The prior art satellite systems comprise a fixed position antenna mounted on a satellite in geo-stationary orbit. Typically in such systems, the antenna is fixed so that the spot or the "footprint" of the signal beam covers a portion of the globe that is "visible" to the satellite.
The ground level strength of the signal transmitted by the antenna in these prior art systems is very weak as a consequence of the great distance to the geo-stationary orbits. This creates a problem, even for the highest powered geo-stationary satellites, since the ground level signal is too weak to allow for in-building coverage. For example, for a geo-stationary satellite with a radiated power of 400 watts, a selective call device using prior art selective call signaling protocol at a bit rate of 512 bits per second has been observed to have only 2 dB of signaling margin.

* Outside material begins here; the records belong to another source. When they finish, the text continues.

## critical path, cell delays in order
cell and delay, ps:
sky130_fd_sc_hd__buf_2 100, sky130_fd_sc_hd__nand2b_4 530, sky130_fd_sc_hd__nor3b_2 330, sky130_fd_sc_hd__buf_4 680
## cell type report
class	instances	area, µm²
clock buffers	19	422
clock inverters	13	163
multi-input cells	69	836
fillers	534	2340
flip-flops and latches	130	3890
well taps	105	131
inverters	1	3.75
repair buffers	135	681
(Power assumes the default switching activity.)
[src/rdu_stage.sv]
`timescale 1ns / 1ps

module rdu_stage (
   input  logic                  clock,
   input  logic                  reset,
   input  logic                  advance,
   input  rdu_pkg::rdu_stage_type stage_in,
   output rdu_pkg::rdu_stage_type stage_out
);

   logic [rdu_pkg::DATA_WIDTH:0]   trial;
   logic [rdu_pkg::DATA_WIDTH:0]   diff;
   logic                           take;
   logic                           valid_ff;
   logic                           valid_in;
   logic [rdu_pkg::DATA_WIDTH-1:0] partial_ff;
   logic [rdu_pkg::DATA_WIDTH-1:0] partial_in;
   logic [rdu_pkg::DATA_WIDTH-1:0] work_ff;
   logic [rdu_pkg::DATA_WIDTH-1:0] work_in;
   logic [rdu_pkg::DATA_WIDTH-1:0] divisor_ff;

   // Shift the next dividend bit into the partial remainder, keeping the
   // carry bit so that the compare sees the true value.
   assign trial = {stage_in.partial, stage_in.work[rdu_pkg::DATA_WIDTH-1]};
   assign diff  = trial - {1'b0, stage_in.divisor};
   assign take  = ~diff[rdu_pkg::DATA_WIDTH];

   assign partial_in = take ? diff[rdu_pkg::DATA_WIDTH-1:0]
                            : trial[rdu_pkg::DATA_WIDTH-1:0];
   assign work_in    = {stage_in.work[rdu_pkg::DATA_WIDTH-2:0], take};
   assign valid_in   = stage_in.valid;

   always_ff @(posedge clock) begin
      if (reset) begin
         valid_ff <= 1'b0;
      end else if (advance) begin
         valid_ff <= valid_in;
      end
   end

   always_ff @(posedge clock) begin
      if (advance) begin
         partial_ff <= partial_in;
         work_ff    <= work_in;
         divisor_ff <= stage_in.divisor;
      end
   end

   assign stage_out.valid   = valid_ff;
   assign stage_out.partial = partial_ff;
   assign stage_out.work    = work_ff;
   assign stage_out.divisor = divisor_ff;

endmodule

That is, the average signal strength on the ground is only 2 dB above the minimum level required to activate a selective call device. Thus, considering that most buildings attenuate (radio frequency) RF signals by 20 dB (decibel), these systems could not be used to signal selective call users inside buildings.
Some satellite communication systems are in closer orbits and consequently achieve significantly higher ground level signal strengths by steering the antenna beam to cover different geographical areas in a repetitive pattern to achieve wide area coverage. These lower orbits necessarily result in significant relative velocities between an observer on the ground and the satellite resulting in a variable Doppler frequency shift and variable transmission delays which derogate receiver sensitivity making signal acquisition extremely difficult.
Thus, what is needed is a method and apparatus to minimize the Doppler frequency shifts and to equalize path delays associated with a satellite communication system.